Task details: Nothing past the line containing "pin swaps | 2 | 2" belongs in the output. Copy exactly every line of the data below from the first up to and including it.

━━━━━ Given data

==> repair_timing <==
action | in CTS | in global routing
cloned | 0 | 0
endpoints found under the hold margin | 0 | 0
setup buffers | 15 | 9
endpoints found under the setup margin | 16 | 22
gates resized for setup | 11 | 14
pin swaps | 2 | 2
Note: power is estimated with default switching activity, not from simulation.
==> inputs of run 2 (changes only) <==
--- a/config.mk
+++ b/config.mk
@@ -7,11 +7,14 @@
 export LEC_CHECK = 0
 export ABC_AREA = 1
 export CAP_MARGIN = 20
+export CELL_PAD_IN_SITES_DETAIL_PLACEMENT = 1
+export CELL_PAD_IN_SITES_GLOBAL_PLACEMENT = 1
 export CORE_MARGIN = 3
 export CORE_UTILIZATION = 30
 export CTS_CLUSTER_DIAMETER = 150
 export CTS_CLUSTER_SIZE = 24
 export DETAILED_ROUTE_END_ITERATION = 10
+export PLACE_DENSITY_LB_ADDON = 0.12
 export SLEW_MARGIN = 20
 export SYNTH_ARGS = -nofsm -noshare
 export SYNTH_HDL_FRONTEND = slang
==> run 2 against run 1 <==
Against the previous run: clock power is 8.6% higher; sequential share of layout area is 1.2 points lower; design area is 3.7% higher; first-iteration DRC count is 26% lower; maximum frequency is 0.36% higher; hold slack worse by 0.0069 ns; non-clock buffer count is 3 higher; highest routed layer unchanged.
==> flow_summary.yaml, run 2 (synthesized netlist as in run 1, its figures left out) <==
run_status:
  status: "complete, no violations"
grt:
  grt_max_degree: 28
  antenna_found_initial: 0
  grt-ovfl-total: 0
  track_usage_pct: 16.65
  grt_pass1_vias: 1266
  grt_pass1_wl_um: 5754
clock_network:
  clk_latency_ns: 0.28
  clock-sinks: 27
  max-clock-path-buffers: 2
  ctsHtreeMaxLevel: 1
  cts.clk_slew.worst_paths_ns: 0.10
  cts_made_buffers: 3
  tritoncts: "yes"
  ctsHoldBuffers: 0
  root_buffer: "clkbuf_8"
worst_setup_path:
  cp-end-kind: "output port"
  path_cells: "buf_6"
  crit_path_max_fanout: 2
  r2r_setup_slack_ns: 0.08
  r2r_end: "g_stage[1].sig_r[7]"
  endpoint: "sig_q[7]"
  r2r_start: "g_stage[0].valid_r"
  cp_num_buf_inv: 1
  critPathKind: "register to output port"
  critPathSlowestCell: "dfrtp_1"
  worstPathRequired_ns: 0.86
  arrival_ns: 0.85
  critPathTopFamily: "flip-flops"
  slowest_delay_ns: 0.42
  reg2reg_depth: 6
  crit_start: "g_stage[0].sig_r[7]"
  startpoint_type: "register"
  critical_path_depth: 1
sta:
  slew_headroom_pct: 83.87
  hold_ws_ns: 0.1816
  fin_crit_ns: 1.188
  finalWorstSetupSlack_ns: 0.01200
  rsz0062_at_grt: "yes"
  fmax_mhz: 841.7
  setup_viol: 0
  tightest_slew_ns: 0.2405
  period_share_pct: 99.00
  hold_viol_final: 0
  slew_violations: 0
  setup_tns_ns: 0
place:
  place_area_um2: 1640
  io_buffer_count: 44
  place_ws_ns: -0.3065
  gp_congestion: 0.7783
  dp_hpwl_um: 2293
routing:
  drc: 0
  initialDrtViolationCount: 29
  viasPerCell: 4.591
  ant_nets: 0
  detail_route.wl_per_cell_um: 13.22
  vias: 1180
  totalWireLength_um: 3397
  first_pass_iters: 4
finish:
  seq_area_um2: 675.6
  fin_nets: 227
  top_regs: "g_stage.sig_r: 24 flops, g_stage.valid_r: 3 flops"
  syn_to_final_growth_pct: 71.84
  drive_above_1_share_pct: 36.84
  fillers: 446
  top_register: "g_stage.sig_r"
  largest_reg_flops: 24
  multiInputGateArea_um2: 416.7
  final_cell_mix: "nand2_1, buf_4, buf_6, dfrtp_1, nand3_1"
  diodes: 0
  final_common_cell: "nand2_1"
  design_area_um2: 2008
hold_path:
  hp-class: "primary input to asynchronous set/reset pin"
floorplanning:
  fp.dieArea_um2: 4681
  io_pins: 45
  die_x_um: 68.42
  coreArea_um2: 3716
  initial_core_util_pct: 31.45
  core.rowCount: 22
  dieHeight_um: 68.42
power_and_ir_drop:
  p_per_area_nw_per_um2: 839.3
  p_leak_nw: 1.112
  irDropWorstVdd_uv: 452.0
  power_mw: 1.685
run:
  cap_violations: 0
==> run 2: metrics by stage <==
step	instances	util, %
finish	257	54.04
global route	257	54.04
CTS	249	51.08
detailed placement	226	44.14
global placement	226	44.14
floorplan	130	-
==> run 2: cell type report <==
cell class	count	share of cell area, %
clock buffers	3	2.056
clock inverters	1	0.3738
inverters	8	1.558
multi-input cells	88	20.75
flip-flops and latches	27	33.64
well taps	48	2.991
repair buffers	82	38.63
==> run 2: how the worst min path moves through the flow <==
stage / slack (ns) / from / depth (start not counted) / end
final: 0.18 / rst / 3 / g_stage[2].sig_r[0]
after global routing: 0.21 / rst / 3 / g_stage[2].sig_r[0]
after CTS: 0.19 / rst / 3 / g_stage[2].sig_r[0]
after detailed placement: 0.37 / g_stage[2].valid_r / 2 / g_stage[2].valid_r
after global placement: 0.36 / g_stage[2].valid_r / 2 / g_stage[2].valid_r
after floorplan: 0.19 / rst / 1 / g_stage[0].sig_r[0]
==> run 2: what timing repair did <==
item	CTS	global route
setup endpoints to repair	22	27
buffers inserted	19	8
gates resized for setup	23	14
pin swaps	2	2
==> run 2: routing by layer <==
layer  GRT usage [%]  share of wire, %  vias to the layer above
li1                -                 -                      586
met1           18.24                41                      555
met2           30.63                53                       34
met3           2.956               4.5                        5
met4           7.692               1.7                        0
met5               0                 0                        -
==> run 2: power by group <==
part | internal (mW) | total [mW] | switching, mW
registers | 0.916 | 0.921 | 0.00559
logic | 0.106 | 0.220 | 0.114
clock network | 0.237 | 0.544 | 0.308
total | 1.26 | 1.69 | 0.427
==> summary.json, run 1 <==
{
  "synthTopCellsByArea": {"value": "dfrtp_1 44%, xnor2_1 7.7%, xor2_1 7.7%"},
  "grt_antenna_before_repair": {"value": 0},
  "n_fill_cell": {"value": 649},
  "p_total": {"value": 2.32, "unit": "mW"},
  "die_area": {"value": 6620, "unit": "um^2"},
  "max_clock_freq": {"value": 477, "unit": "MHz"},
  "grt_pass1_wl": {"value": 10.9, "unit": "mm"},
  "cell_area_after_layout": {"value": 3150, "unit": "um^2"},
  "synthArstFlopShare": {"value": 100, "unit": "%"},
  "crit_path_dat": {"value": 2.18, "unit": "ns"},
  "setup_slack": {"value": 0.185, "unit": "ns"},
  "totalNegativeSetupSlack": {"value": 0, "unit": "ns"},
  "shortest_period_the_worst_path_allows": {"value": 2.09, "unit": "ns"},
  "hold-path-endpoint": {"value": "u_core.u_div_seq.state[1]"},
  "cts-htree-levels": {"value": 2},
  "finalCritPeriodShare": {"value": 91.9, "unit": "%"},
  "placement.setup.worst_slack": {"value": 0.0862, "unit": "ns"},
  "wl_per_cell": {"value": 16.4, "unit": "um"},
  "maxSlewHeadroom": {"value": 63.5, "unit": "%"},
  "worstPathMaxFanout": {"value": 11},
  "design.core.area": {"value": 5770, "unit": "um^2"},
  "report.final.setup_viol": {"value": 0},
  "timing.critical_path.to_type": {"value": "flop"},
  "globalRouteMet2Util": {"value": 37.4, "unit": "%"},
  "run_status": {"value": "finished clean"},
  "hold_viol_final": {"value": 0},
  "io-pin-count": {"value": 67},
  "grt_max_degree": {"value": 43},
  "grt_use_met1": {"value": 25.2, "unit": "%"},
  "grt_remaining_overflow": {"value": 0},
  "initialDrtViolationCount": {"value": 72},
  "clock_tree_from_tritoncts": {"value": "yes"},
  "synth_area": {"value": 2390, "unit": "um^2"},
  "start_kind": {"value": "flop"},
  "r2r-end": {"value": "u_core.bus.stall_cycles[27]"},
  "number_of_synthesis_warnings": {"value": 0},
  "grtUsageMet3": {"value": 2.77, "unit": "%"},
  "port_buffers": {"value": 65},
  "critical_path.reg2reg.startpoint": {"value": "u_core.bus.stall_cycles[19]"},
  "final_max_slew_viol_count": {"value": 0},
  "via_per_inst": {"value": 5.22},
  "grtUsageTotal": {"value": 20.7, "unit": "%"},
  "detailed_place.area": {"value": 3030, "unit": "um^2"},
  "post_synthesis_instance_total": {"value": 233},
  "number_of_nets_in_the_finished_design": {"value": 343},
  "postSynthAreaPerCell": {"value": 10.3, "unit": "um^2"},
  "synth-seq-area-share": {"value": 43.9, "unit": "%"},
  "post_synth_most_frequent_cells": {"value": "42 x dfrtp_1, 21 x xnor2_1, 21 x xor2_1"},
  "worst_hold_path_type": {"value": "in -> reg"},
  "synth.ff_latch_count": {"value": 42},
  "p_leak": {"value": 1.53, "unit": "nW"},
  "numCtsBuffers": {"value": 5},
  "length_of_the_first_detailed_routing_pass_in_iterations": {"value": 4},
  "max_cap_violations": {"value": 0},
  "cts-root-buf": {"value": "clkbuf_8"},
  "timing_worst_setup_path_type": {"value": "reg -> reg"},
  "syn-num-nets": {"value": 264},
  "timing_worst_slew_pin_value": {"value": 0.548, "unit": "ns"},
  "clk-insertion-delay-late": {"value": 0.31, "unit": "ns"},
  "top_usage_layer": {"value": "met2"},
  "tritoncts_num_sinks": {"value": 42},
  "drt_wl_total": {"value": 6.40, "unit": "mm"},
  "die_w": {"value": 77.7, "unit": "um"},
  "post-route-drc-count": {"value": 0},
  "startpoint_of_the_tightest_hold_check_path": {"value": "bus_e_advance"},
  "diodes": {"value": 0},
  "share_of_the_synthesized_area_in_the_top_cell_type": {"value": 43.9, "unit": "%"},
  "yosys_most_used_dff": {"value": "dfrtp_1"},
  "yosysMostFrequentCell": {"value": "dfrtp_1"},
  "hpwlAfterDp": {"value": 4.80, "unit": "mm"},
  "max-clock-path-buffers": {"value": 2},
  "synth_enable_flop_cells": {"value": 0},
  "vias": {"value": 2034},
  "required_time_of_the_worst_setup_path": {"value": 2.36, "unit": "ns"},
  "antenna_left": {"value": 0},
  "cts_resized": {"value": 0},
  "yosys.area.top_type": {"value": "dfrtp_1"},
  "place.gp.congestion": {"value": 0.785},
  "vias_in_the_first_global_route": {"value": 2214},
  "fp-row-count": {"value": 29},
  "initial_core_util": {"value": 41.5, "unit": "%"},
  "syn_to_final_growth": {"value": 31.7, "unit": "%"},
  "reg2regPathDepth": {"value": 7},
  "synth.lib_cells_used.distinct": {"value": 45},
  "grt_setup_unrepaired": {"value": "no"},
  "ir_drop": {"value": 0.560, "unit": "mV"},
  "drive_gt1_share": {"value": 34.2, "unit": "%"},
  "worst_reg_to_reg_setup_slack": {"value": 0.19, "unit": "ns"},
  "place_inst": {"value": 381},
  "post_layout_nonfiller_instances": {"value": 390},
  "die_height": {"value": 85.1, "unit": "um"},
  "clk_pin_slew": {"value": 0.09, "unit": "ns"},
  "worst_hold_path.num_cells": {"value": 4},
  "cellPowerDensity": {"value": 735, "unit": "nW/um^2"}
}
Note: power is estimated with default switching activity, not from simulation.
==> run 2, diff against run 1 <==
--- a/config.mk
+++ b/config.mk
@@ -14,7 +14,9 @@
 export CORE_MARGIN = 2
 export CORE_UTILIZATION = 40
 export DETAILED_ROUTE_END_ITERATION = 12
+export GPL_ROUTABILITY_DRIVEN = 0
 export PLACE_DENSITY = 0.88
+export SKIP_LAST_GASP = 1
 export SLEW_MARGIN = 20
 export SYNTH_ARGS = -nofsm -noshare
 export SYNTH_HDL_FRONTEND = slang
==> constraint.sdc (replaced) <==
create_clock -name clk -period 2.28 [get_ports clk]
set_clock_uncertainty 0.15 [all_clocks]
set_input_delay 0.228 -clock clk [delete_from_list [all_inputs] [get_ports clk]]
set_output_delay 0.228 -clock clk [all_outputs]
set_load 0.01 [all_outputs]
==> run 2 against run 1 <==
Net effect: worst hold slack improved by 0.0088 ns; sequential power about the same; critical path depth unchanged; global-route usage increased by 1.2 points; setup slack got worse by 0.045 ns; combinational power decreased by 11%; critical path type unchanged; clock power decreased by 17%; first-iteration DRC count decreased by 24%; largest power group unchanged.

━━━━━━━━━━

Worked solution:
==> repair_timing <==
action | in CTS | in global routing
cloned | 0 | 0
endpoints found under the hold margin | 0 | 0
setup buffers | 15 | 9
endpoints found under the setup margin | 16 | 22
gates resized for setup | 11 | 14
pin swaps | 2 | 2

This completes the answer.